[](/sites/default/files/uploads/2014/03/flag-shirt.jpg)On May 5, 2010, Live Oak High School in Morgan Hill California celebrated Cinco de Mayo supposedly a Mexican holiday. That day five Live Oak students wore T-shirts bearing imagery of the American flag. School officials told the students they had to turn their shirts inside out, otherwise they would send the students home, which they did. Last week the Ninth Circuit Court of Appeals upheld that action, a ruling with profound implications for freedom of speech.
In 2010 the students’ parents duly sued the district charging violation of First Amendment rights and discrimination. The school took no action against those who wore imagery of the Mexican flag. In 2011, Chief U.S. District Judge James Ware, an appointee of George H.W. Bush, sided against the students and their parents, and for the school. Ware ruled that school students have the right to engage in non-disruptive free speech, but that “does not require that school officials wait until disruption occurs before they act.” Now the Ninth Circuit has sided against the students and for the school.
Judge M. Margaret McKeown, an appointee of Bill Clinton, wrote that past events, presumably disturbances at previous Cinco de Mayo celebrations, “made it reasonable for school officials to proceed as though the threat of potentially violent disturbance was real.”
One of the five students sent home was Daniel Galli. After the ruling, his father Kendall Jones told reporters, “This is the United States of America. The idea that it’s offensive to wear patriotic clothing, regardless of what day it is, is unconscionable to me.”
McKeown’s ruling at least raised a legitimate point. “Our role is not to second-guess the decision to have a Cinco de Mayo celebration,” she wrote. That decision is indeed highly questionable.
Cinco de Mayo is not Mexican independence day, which falls on September 16. Cinco de Mayo recalls a Mexican military victory over French forces in the Battle of Puebla in 1862. Cinco de Mayo is barely celebrated in Mexico, if at all, so American schools have even less reason to hold an official event for it.
A Sacramento Bee column by Bruce Maiman supported the school’s decision and pointed out that the Live Oak student body was “40 percent Latino.” And this report cited “a history of threats and campus strife between Latino and Anglo students.”
The five students Live Oak sent home were Clayton Howard, Daniel Galli, Austin Carvalho, Matthew Dariano and Dominic Maciel. The last four have as much claim to legitimate Latin extraction as anyone from Mexico. But in politically correct usage, “Latino” is form of identity theft and evasion of reality.
At Live Oak the breakdown was between those who thought it appropriate to officially highlight a Mexican non-holiday and those who did not. Even with the potential for strife, politically correct school officials continued to recognize Cinco de Mayo and punish those students who protested by wearing American flag imagery.

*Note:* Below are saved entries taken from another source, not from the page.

**config.mk**
```make
export PLATFORM = sky130hd
export DESIGN_NAME = swt_led_ctrl
export DESIGN_NICKNAME = d
export VERILOG_FILES = /design/src/rtl/swt_led_pkg.sv /design/src/rtl/swt_debounce.sv /design/src/rtl/swt_led_ctrl.sv
export SDC_FILE = /design/constraint.sdc
export NUM_CORES = 1
export LEC_CHECK = 0
export CORE_ASPECT_RATIO = 0.9
export CORE_UTILIZATION = 40
export DETAILED_ROUTE_END_ITERATION = 8
export DONT_BUFFER_PORTS = 1
export GPL_ROUTABILITY_DRIVEN = 0
export SETUP_SLACK_MARGIN = 0.5
export SYNTH_ARGS = -nofsm -noshare
export SYNTH_HDL_FRONTEND = slang
export SYNTH_SLANG_ARGS = --single-unit
export TNS_END_PERCENT = 5
```
**constraint.sdc**
```tcl
create_clock -name clk -period 3.6 [get_ports clk]
set_clock_uncertainty 0.15 [all_clocks]
set_input_delay 0.72 -clock clk [delete_from_list [all_inputs] [get_ports clk]]
set_output_delay 0.72 -clock clk [all_outputs]
set_load 0.03 [all_outputs]
```
**src/rtl/swt_led_pkg.sv**
```systemverilog
// swt_led_pkg: mode encodings and debounce counter sizing shared by swt_led_ctrl
package swt_led_pkg;
  typedef enum logic [1:0] {
    MODE_PASS   = 2'b00,
    MODE_COUNT  = 2'b01,
    MODE_SHIFT  = 2'b10,
    MODE_INVERT = 2'b11
  } mode_t;
  function automatic int db_cnt_w(input int db_cycles);
    return $clog2(db_cycles + 1);
  endfunction
endpackage

```
**src/rtl/swt_debounce.sv**
```systemverilog
// swt_debounce: two-flop synchronizer plus per-bit debouncer; busy while a change is pending
module swt_debounce
  import swt_led_pkg::*;
#(
  parameter int DB_CYCLES = 4
) (
  input  logic clk,
  input  logic reset,
  input  logic raw,
  output logic db,
  output logic busy
);
  localparam int CW = db_cnt_w(DB_CYCLES);
  logic [1:0]    sync;
  logic [CW-1:0] cnt;
  always_ff @(posedge clk or posedge reset) begin
    if (reset) begin
      sync <= '0;
      db   <= 1'b0;
      cnt  <= '0;
    end else begin
      sync <= {sync[0], raw};
      if (sync[1] == db) cnt <= '0;
      else if (cnt == CW'(DB_CYCLES - 1)) begin
        db  <= sync[1];
        cnt <= '0;
      end else cnt <= cnt + 1'b1;
    end
  end
  assign busy = (cnt != '0) || (sync[1] != db);
endmodule

```
**src/rtl/swt_led_ctrl.sv**
```systemverilog
// swt_led_ctrl: debounced switches drive LEDs in PASS/COUNT/SHIFT/INVERT modes
// Optional parity output when SWT_LED_PARITY_EN is defined.
module swt_led_ctrl
  import swt_led_pkg::*;
#(
  parameter int WIDTH     = 8,
  parameter int DB_CYCLES = 4,
  parameter int TICK_DIV  = 4
) (
  input  logic             clk,
  input  logic             reset,
  input  logic [WIDTH-1:0] swt,
  input  logic [1:0]       mode,
  output logic [WIDTH-1:0] led,
  output logic             stable
`ifdef SWT_LED_PARITY_EN
  ,
  output logic             parity
`endif
);
  localparam int PW = TICK_DIV > 1 ? $clog2(TICK_DIV) : 1;
  logic [WIDTH-1:0] db, busy, cnt, pat, led_d;
  logic [1:0]       msync1;
  mode_t            msync, cur_mode;
  logic [PW-1:0]    pre;
  logic             entry, tick, rise, db0_q;
  genvar i;
  generate
    for (i = 0; i < WIDTH; i++) begin : g_db
      swt_debounce #(.DB_CYCLES(DB_CYCLES)) u_db (
        .clk  (clk),
        .reset(reset),
        .raw  (swt[i]),
        .db   (db[i]),
        .busy (busy[i])
      );
    end
  endgenerate
  always_comb begin
    entry = msync != cur_mode;
    tick  = pre == PW'(TICK_DIV - 1);
    rise  = db[0] & ~db0_q;
    led_d = msync == MODE_PASS  ? db  :
            msync == MODE_COUNT ? cnt :
            msync == MODE_SHIFT ? pat : ~db;
  end
  // mode entry clears the count / reloads the pattern ahead of any other update
  always_ff @(posedge clk or posedge reset) begin
    if (reset) begin
      msync1   <= '0;
      msync    <= MODE_PASS;
      cur_mode <= MODE_PASS;
      pre      <= '0;
      cnt      <= '0;
      pat      <= WIDTH'(1);
      db0_q    <= 1'b0;
      led      <= '0;
      stable   <= 1'b1;
    end else begin
      msync1   <= mode;
      msync    <= mode_t'(msync1);
      cur_mode <= msync;
      db0_q    <= db[0];
      pre      <= (entry || tick) ? '0 : pre + 1'b1;
      if (msync == MODE_COUNT) cnt <= entry ? '0 : cnt + WIDTH'(rise);
      if (msync == MODE_SHIFT)
        pat <= entry ? WIDTH'(1) : (tick && db[0]) ? {pat[WIDTH-2:0], pat[WIDTH-1]} : pat;
      led      <= led_d;
      stable   <= ~|busy;
    end
  end
`ifdef SWT_LED_PARITY_EN
  always_ff @(posedge clk or posedge reset) begin
    if (reset) parity <= 1'b0;
    else parity <= ^db;
  end
`endif
endmodule

```
==> impl_metrics.csv, run 1 <==
group,metric,value,unit
global_route,first_global_vias,1977,
floorplanning,chipWidth,99.5,um
run_status,status,"complete, no violations",
clocking,cts.sinks,82,
floorplanning,core,8180,um2
worst_hold_path,hold_class,"register to register",
routing,routedWlPerCell,14.4,um
sta,hold_viol,0,
floorplanning,initial_utilization,41.8,%
sta,post-route-min-period,2.24,ns
worst_setup_path,cp.arrival,2.34,ns
synthesis,synth_commonest_cells,"dfrtp_1 (80), inv_1 (21), ha_1 (19)",
routing,ant_nets,0,
placed_design,port_buffers,0,
sta,slew_headroom,40.4,%
sta,setup_ws,1.36,ns
worst_hold_path,min_from,"g_db[7].u_db.sync[0]",
floorplanning,die-area,8930,um2
worst_setup_path,ff2ff_path_depth,3,
power_and_ir_drop,p_per_area,673,nW/um2
global_route,grt_overflow_total,0,
synthesis,ys_ff_latch,82,
global_route,grt_pass1_wl,10.1,mm
power_and_ir_drop,power.leakage,0.00169,uW
sta,drv_slew,0,
job,cap_violations,0,
floorplanning,rows,31,
placed_design,place_ws,1.38,ns
synthesis,yosysTopAreaCellShare,58.5,%
synthesis,synth_most_common_cell,"dfrtp_1",
placed_design,hpwl,4.06,mm
finish,multiInputGateArea,1250,um2
power_and_ir_drop,peakVddDrop,0.337,mV
sta,rsz0062_at_grt,"no",
routing,drc_errors,0,
worst_setup_path,worst_ep_required_time,3.69,ns
power_and_ir_drop,p_total,2530,uW
synthesis,synth_async_sr_flop_share,100,%
global_route,grt_max_degree,51,
sta,setup_tns,0,ns
worst_setup_path,end_kind,"register",
sta,fin_crit_sh,62.3,%
clocking,cts_root_buffer,"clkbuf_8",
clocking,cts-hold-fix-buffers,0,
worst_setup_path,critPathMaxFanout,33,
finish,finalInstanceArea,3760,um2
finish,finalNetCount,316,
synthesis,synth-warning-count,0,
finish,drive_gt1_share,10.7,%
synthesis,syn_nets,310,
placed_design,place_area,3540,um2
worst_hold_path,whs_path_depth,0,
synthesis,synthTopCellsByArea,"dfrtp_1 (59%), ha_1 (6.9%), nor2b_1 (3.3%)",
worst_hold_path,min_to,"g_db[7].u_db.sync[1]",
synthesis,syn_avg_cell_area,12.3,um2
finish,n_fill_cell,755,
floorplanning,io-pin-count,21,
routing,drtPass1Iterations,4,
routing,wl,5.84,mm
synthesis,synth_cell_types,37,
sta,whs,0.190,ns
routing,viasPerCell,4.88,
worst_setup_path,setup.worst_path.class,"register to register",
routing,num_vias,1975,
clocking,cts.path.max_buffers,2,
clocking,cts_setup_buffers,0,
clocking,numCtsBuffers,9,
clocking,clkLatencyLatePin,0.36,ns
global_route,grt_usage,15.3,%
worst_setup_path,reg2reg_to,"pat[3]",
synthesis,synthesis.area,3420,um2
synthesis,synth_cells,279,
floorplanning,dieHeight,89.7,um
sta,finalSetupViolations,0,
sta,fmax,446,MHz
routing,drt_iter0_markers,72,
clocking,cts-resized-gates,0,
worst_setup_path,r2r_setup_slack,1.36,ns
worst_setup_path,start_kind,"register",
synthesis,synth_edf_count,0,
clocking,path_clk_slew,0.08,ns
synthesis,yosysTopAreaCell,"dfrtp_1",
synthesis,ys.flop_type,"dfrtp_1",
finish,seq_area,2050,um2
worst_setup_path,timing.rr.start,"msync[1]",
sta,worst_pin_slew,0.895,ns
finish,antenna_cells,0,
finish,syn_to_final_growth,9.98,%
global_route,antenna_found_initial,0,
clocking,htreeDepth,3,
synthesis,yosysSeqAreaShare,60.0,%
clocking,cts_tree,"yes",
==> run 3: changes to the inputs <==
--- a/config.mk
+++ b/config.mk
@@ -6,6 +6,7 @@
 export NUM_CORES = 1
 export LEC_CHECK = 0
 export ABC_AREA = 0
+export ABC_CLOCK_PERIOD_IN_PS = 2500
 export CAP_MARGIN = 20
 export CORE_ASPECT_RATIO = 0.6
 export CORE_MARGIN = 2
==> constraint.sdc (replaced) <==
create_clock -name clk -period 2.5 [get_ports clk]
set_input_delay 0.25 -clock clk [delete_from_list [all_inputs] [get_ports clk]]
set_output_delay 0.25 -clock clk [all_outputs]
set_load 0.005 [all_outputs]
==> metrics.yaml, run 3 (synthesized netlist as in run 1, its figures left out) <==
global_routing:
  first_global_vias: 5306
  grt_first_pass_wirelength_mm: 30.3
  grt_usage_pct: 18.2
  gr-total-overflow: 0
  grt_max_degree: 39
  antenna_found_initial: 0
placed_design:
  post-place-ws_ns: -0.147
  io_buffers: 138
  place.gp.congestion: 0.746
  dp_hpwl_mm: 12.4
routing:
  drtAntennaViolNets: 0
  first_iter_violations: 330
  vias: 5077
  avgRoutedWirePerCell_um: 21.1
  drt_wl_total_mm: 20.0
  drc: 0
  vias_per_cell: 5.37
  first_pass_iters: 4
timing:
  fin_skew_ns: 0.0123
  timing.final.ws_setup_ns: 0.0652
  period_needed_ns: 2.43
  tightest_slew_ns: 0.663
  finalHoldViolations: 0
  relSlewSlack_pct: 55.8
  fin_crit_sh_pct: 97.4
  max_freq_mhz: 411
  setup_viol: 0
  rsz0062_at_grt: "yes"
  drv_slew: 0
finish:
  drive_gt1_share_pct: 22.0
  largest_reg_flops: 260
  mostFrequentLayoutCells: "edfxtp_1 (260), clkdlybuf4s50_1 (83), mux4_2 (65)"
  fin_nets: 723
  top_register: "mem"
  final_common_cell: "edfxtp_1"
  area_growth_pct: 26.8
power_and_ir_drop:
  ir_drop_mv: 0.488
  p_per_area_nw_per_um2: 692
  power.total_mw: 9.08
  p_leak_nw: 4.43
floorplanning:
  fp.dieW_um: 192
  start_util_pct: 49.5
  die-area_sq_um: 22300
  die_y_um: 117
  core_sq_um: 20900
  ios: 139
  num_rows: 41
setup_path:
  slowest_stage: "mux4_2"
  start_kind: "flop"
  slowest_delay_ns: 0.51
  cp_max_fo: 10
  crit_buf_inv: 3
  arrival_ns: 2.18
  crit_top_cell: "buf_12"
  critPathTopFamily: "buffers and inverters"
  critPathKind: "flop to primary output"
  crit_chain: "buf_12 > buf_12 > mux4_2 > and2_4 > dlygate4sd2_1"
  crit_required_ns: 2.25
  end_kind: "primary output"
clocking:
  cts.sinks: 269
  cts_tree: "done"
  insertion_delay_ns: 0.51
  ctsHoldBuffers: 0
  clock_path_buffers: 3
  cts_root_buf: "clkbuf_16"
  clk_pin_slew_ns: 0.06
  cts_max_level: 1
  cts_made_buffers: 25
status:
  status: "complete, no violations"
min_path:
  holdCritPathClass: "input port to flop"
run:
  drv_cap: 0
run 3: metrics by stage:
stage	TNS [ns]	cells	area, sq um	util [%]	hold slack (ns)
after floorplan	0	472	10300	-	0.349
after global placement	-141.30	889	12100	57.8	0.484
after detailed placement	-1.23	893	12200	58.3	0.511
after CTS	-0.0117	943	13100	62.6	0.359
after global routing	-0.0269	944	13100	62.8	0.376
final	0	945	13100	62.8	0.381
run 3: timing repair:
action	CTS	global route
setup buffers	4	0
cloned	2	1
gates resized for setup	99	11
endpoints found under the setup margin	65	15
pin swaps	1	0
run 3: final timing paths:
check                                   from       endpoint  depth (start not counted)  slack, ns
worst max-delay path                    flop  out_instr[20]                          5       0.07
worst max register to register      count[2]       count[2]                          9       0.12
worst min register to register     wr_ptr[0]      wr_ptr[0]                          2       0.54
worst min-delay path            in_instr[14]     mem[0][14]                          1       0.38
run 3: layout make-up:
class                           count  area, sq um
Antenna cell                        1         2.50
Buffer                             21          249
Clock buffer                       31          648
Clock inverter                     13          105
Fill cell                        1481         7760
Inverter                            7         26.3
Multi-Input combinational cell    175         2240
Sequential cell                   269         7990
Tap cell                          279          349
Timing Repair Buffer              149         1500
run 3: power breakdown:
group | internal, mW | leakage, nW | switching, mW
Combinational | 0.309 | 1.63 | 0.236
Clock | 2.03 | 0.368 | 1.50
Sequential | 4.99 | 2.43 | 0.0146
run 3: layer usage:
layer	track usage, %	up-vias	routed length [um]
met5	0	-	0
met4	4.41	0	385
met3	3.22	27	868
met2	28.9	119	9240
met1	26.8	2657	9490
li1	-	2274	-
[config.mk]
export PLATFORM = sky130hd
export DESIGN_NAME = alu_seq
export DESIGN_NICKNAME = d
export VERILOG_FILES = /design/src/rtl/alu_seq.sv
export SDC_FILE = /design/constraint.sdc
export NUM_CORES = 1
export LEC_CHECK = 0
export CAP_MARGIN = 20
export CELL_PAD_IN_SITES_DETAIL_PLACEMENT = 0
export CELL_PAD_IN_SITES_GLOBAL_PLACEMENT = 1
export CORE_MARGIN = 2
export CORE_UTILIZATION = 45
export DETAILED_ROUTE_END_ITERATION = 8
export PLACE_DENSITY = 0.9
export SLEW_MARGIN = 25
export SYNTH_ARGS = -nofsm -noshare
export SYNTH_HDL_FRONTEND = slang
export SYNTH_SLANG_ARGS = --single-unit
[constraint.sdc]
create_clock -name clk -period 8.82 [get_ports clk]
set_clock_uncertainty 0.05 [all_clocks]
set_input_delay 0.882 -clock clk [delete_from_list [all_inputs] [get_ports clk]]
set_output_delay 0.882 -clock clk [all_outputs]
set_load 0.03 [all_outputs]
**config.mk**
```make
export PLATFORM = sky130hd
export DESIGN_NAME = dezigzag_dequant
export DESIGN_NICKNAME = d
export VERILOG_FILES = /design/src/rtl/idct_pkg.sv /design/src/rtl/dq_mul_sat.sv /design/src/rtl/dezigzag_dequant.sv
export SDC_FILE = /design/constraint.sdc
export NUM_CORES = 2
export LEC_CHECK = 0
export BUFFER_PORTS_ARGS = -buffer_cell sky130_fd_sc_hd__buf_4
export CORE_ASPECT_RATIO = 1.75
export CORE_UTILIZATION = 33
export CTS_CLUSTER_SIZE = 40
export DETAILED_ROUTE_END_ITERATION = 16
export PLACE_DENSITY = 0.55
export SETUP_SLACK_MARGIN = 0.2
export SKIP_CTS_REPAIR_TIMING = 1
export SYNTH_ARGS = -nofsm -noshare
export SYNTH_HDL_FRONTEND = slang
export SYNTH_SLANG_ARGS = --single-unit
```
**constraint.sdc**
```tcl
create_clock -name clk -period 31.6 [get_ports clk]
set_input_delay 9.48 -clock clk [delete_from_list [all_inputs] [get_ports clk]]
set_output_delay 9.48 -clock clk [all_outputs]
set_load 0.05 [all_outputs]
```
**src/rtl/idct_pkg.sv**
```systemverilog
// Shared definitions for the IDCT front end: coefficient width, quant-entry
// width, block buffer states and the zigzag scan table.
package idct_pkg;

  localparam int ML_DEFAULT = 16;
  localparam int QW         = 8;
  localparam int NCOEF      = 64;

  typedef enum logic [1:0] {
    BUF_EMPTY,
    BUF_FILL,
    BUF_FULL
  } buf_state_e;

  // ZZ[k] is the natural row-major position of the k-th coefficient in scan order.
  localparam logic [5:0] ZZ [NCOEF] = '{
     0,  1,  8, 16,  9,  2,  3, 10,
    17, 24, 32, 25, 18, 11,  4,  5,
    12, 19, 26, 33, 40, 48, 41, 34,
    27, 20, 13,  6,  7, 14, 21, 28,
    35, 42, 49, 56, 57, 50, 43, 36,
    29, 22, 15, 23, 30, 37, 44, 51,
    58, 59, 52, 45, 38, 31, 39, 46,
    53, 60, 61, 54, 47, 55, 62, 63
  };

endpackage

```
**src/rtl/dq_mul_sat.sv**
```systemverilog
// Dequantizer arithmetic: signed coefficient times unsigned quant entry,
// saturated back to the coefficient width.
module dq_mul_sat
  import idct_pkg::*;
#(
  parameter int ML = ML_DEFAULT
) (
  input  logic signed [ML-1:0] coef,
  input  logic        [QW-1:0] q,
  output logic signed [ML-1:0] result
);

  localparam int PW = ML + QW;

  logic signed [PW-1:0] prod;
  logic                 overflow;

  always_comb begin
    prod = $signed({{QW{coef[ML-1]}}, coef}) * $signed({{ML{1'b0}}, q});
    // The product fits in ML bits only when every bit above ML-2 copies the sign.
    overflow = !((&prod[PW-1:ML-1]) || !(|prod[PW-1:ML-1]));
    if (overflow) begin
      result = prod[PW-1] ? {1'b1, {(ML-1){1'b0}}} : {1'b0, {(ML-1){1'b1}}};
    end else begin
      result = prod[ML-1:0];
    end
  end

endmodule

```
**src/rtl/dezigzag_dequant.sv**
```systemverilog
// Collects zigzag-ordered quantized coefficients, dequantizes them and
// presents full natural-order blocks from a pair of ping-pong buffers.
module dezigzag_dequant
  import idct_pkg::*;
#(
  parameter int ML = ML_DEFAULT
) (
  input  logic                 clk,
  input  logic                 rst,
  input  logic signed [ML-1:0] in_coef,
  input  logic                 in_eob,
  input  logic                 in_valid,
  output logic                 in_ready,
  input  logic                 qt_we,
  input  logic [5:0]           qt_addr,
  input  logic [QW-1:0]        qt_data,
  output logic [ML*64-1:0]     out_block,
  output logic                 out_valid,
  input  logic                 out_ready
);

  buf_state_e state_q [2];
  buf_state_e state_d [2];
  logic       wr_ptr_q, wr_ptr_d;
  logic       rd_ptr_q, rd_ptr_d;
  logic [5:0] k_q, k_d;
  logic       in_ready_d, out_valid_d;

  logic [ML-1:0] mem    [2][NCOEF];
  logic [63:0]   mask_q [2];
  logic [QW-1:0] qt     [NCOEF];

  logic                 accept, rel, last;
  logic [5:0]           nat;
  logic signed [ML-1:0] dq;

  assign accept = in_valid && in_ready;
  assign rel    = out_valid && out_ready;
  assign last   = accept && ((k_q == 6'd63) || in_eob);
  assign nat    = ZZ[k_q];

  dq_mul_sat #(.ML(ML)) u_dq_mul_sat (
    .coef   (in_coef),
    .q      (qt[nat]),
    .result (dq)
  );

  // State register
  always_ff @(posedge clk or posedge rst) begin
    if (rst) begin
      state_q   <= '{BUF_EMPTY, BUF_EMPTY};
      wr_ptr_q  <= 1'b0;
      rd_ptr_q  <= 1'b0;
      k_q       <= '0;
      in_ready  <= 1'b1;
      out_valid <= 1'b0;
    end else begin
      state_q   <= state_d;
      wr_ptr_q  <= wr_ptr_d;
      rd_ptr_q  <= rd_ptr_d;
      k_q       <= k_d;
      in_ready  <= in_ready_d;
      out_valid <= out_valid_d;
    end
  end

  // Next state. An accept and a release never hit the same buffer: accepts
  // need a non-FULL buffer, releases a FULL one.
  always_comb begin
    // NOTE: every variable gets a default before any branch so no latch is inferred.
    state_d  = state_q;
    wr_ptr_d = wr_ptr_q;
    rd_ptr_d = rd_ptr_q;
    k_d      = k_q;
    if (accept) begin
      state_d[wr_ptr_q] = last ? BUF_FULL : BUF_FILL;
      if (last) begin
        k_d      = '0;
        wr_ptr_d = ~wr_ptr_q;
      end else begin
        k_d = k_q + 6'd1;
      end
    end
    if (rel) begin
      state_d[rd_ptr_q] = BUF_EMPTY;
      rd_ptr_d          = ~rd_ptr_q;
    end
  end

  // Outputs: handshake flags are registered from the next state; the block
  // view masks out positions not written since the buffer was last released.
  always_comb begin
    in_ready_d  = (state_d[wr_ptr_d] != BUF_FULL);
    out_valid_d = (state_d[rd_ptr_d] == BUF_FULL);
    for (int n = 0; n < NCOEF; n++) begin
      out_block[n*ML +: ML] = mask_q[rd_ptr_q][n] ? mem[rd_ptr_q][n] : '0;
    end
  end

  // NOTE: coefficient storage has no reset; the written mask decides what is visible.
  always_ff @(posedge clk) begin
    if (accept) begin
      mem[wr_ptr_q][nat] <= dq;
    end
  end

  always_ff @(posedge clk or posedge rst) begin
    if (rst) begin
      mask_q <= '{default: '0};
    end else begin
      if (accept) begin
        mask_q[wr_ptr_q][nat] <= 1'b1;
      end
      if (rel) begin
        mask_q[rd_ptr_q] <= '0;
      end
    end
  end

  // Quant table; a same-cycle accept still reads the old entry.
  always_ff @(posedge clk or posedge rst) begin
    if (rst) begin
      for (int i = 0; i < NCOEF; i++) begin
        qt[i] <= QW'(1);
      end
    end else if (qt_we) begin
      qt[qt_addr] <= qt_data;
    end
  end

endmodule

```
==> results.tsv <==
stage	metric	value	unit
run_status	status	finished, violations left	
run_status	failing checks	max-slew violations	
critical_path	max incr delay on CP	0.92	ns
synth	Post-synth EDFFs	2048	
synth	register area share after synthesis	69.6	%
clock_network	CTS Sinks	2702	
timing	Hold Violations, Final	0	
timing	unrepaired setup endpoints after global routing	no	
clock_network	CTS Root Cell	clkbuf_16	
timing	crit share post-route	53.2	%
placed_design	global placement routability congestion	0.861	
route	Detailed Route WL	390000	um
die	die area	0.342	sq mm
synth	Seq cells post-synth	2702	
critical_path	critical path endpoint category	output pin	
timing	Worst Skew	0.0733	ns
synth	Syn. warnings	0	
grt	GR Layer Usage met1	26.2	%
finish	Nets	8924	
route	drt first pass iters	8	
grt	grt total ovfl	0	
placed_design	IO Port Bufs	1061	
route	initial drt markers	4817	
critical_path	CP Data Arrival Time	7.34	ns
finish	Finished Core Util	40.0	%
timing	worst-margin pin slew	1.59	ns
grt	global routing usage on met2	39.4	%
synth	Mapped Nets	7732	
finish	P&R area growth vs syn	20.4	%
synth	top cells by area, synth	edfxtp_1 (55%), dfrtp_1 (13%), mux2i_1 (10%)	
route	Vias	68699	
critical_path	flop2flop setup slack	17.92	ns
synth	top-count cell post-synth	edfxtp_1	
synth	Post-synth top cells	edfxtp_1 (2,048), nor2_1 (1,417), mux2i_1 (1,120)	
die	row count	282	
finish	cell area after layout	0.135	sq mm
timing	Min Clock Period, post-route	16.82	ns
synth	area leader, netlist	edfxtp_1	
timing	fmax	0.0595	GHz
grt	met3 Use GR	3.41	%
clock_network	CTS tree	done	
run	maxcap violations	0	
clock_network	worst-skew pair later-pin latency	0.92	ns
die	core area	0.337	sq mm
synth	post-synthesis cell area	0.112	sq mm
placed_design	post-DP HPWL	259000	um
route	vias per cell	5.15	
critical_path	CP max FO	118	
clock_network	H-tree levels	5	
worst_hold_path	Hold Path Class	reg -> reg	
die	Die Y	773	um
synth	Syn Area/Cell	14.9	sq um
route	residual DRC count	0	
clock_network	clock buffer count from CTS	267	
clock_network	Worst-path clk slew	0.06	ns
timing	Slew Limit Headroom	-5.95	%
die	Initial Utilization	33.2	%
grt	GRT Util Overall	22.2	%
synth	synthesized instance count	7536	
critical_path	Data required, critical path	22.12	ns
critical_path	critical path cell sequence	buf_12 > buf_4 > buf_4 > buf_4 > buf_4 > mux2i_1 > buf_4 > nor2_1 > buf_4	
route	Routed Antenna Nets	0	
grt	busiest metal layer after global routing	met2	
grt	antenna violations before repair	22	
critical_path	WS Path Type	reg -> out	
clock_network	maximum root-to-sink buffer count	4	
critical_path	Critical-path top delay cell	buf_4	
critical_path	Most common cell on crit path	buf_4	
die	Die Span X	443	um
timing	Final Max Tran Viols	30	
critical_path	CP top delay family	buffers and inverters	
finish	share of layout cells above drive strength 1	27.7	%
synth	async set-reset flop share out of synthesis	24.2	%
synth	unique cell type count in the Yosys netlist	94	
timing	setup TNS	0	ns
timing	final setup fails	0	
route	routed len/inst	29.2	um
synth	top_reg_cell synth	edfxtp_1	
die	io pins	1062	
grt	vias in the first global route	70055	
grt	pin count of the biggest net entering global routing	159	
placed_design	placed inst area	0.126	sq mm
grt	global-route wire length before repair	543000	um
critical_path	startpoint types	register	
critical_path	buffers plus inverters on the worst setup path	7	
synth	Synth top area share	54.9	%
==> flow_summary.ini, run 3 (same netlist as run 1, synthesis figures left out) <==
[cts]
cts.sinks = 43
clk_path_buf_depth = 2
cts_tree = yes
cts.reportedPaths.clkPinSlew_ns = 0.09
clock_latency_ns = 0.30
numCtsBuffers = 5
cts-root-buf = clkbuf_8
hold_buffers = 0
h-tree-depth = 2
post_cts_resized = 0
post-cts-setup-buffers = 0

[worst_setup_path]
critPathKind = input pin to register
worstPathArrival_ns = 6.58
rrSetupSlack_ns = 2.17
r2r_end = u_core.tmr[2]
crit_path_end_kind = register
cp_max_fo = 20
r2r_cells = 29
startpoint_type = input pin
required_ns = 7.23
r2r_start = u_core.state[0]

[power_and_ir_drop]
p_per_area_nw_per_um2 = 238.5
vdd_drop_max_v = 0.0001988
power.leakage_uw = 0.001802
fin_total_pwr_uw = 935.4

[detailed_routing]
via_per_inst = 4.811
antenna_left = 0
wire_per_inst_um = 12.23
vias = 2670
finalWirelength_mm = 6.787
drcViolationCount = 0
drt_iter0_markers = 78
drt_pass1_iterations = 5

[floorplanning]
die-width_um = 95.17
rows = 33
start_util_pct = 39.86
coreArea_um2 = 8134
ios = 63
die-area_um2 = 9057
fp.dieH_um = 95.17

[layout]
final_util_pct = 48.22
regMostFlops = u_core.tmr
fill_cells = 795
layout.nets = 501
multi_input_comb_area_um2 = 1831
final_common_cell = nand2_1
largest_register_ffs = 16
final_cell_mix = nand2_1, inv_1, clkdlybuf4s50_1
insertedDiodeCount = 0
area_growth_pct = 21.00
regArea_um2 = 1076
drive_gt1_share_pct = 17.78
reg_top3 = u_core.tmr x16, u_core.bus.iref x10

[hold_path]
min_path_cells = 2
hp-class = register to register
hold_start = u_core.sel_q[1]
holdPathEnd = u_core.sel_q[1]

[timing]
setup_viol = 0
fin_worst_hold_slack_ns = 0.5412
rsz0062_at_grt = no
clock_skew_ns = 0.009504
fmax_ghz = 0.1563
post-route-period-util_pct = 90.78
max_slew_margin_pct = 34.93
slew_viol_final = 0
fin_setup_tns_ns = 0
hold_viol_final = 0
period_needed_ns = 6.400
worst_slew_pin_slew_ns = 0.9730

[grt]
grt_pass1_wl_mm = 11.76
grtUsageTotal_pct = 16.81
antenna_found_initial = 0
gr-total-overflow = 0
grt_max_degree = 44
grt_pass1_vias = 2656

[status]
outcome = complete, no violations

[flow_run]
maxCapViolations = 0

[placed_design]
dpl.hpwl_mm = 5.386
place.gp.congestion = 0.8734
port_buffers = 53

Maiman’s column charged that those who protested the school’s decision were guilty of “predictable jingoistic outrage.” So it was their problem, not anything to do with the First Amendment or free-speech rights. And Americans should be grateful to Mexico for defeating Napoleon III, who was out to supply the Confederacy. “Had the Mexican army not beaten the French, we might well be flying a very different flag today. Maybe we all ought to be celebrating Cinco de Mayo.”
In California many celebrate Cinco de Mayo by drinking lots of margaritas. But for this non-holiday bars are restaurants are better venues than American public schools. Live Oak made bad decisions, violated students’ rights, and a liberal court agreed. But the parents of Clayton Howard, Daniel Galli, Austin Carvalho, Matthew Dariano and Dominic Maciel are not giving up.
The 9th Circuit is the most liberal appeal court and frequently overturned. The parents will ask the 9th Circuit to reconsider the case with an 11-judge panel. If they have to, the parents will take their case all the way to the U.S. Supreme Court.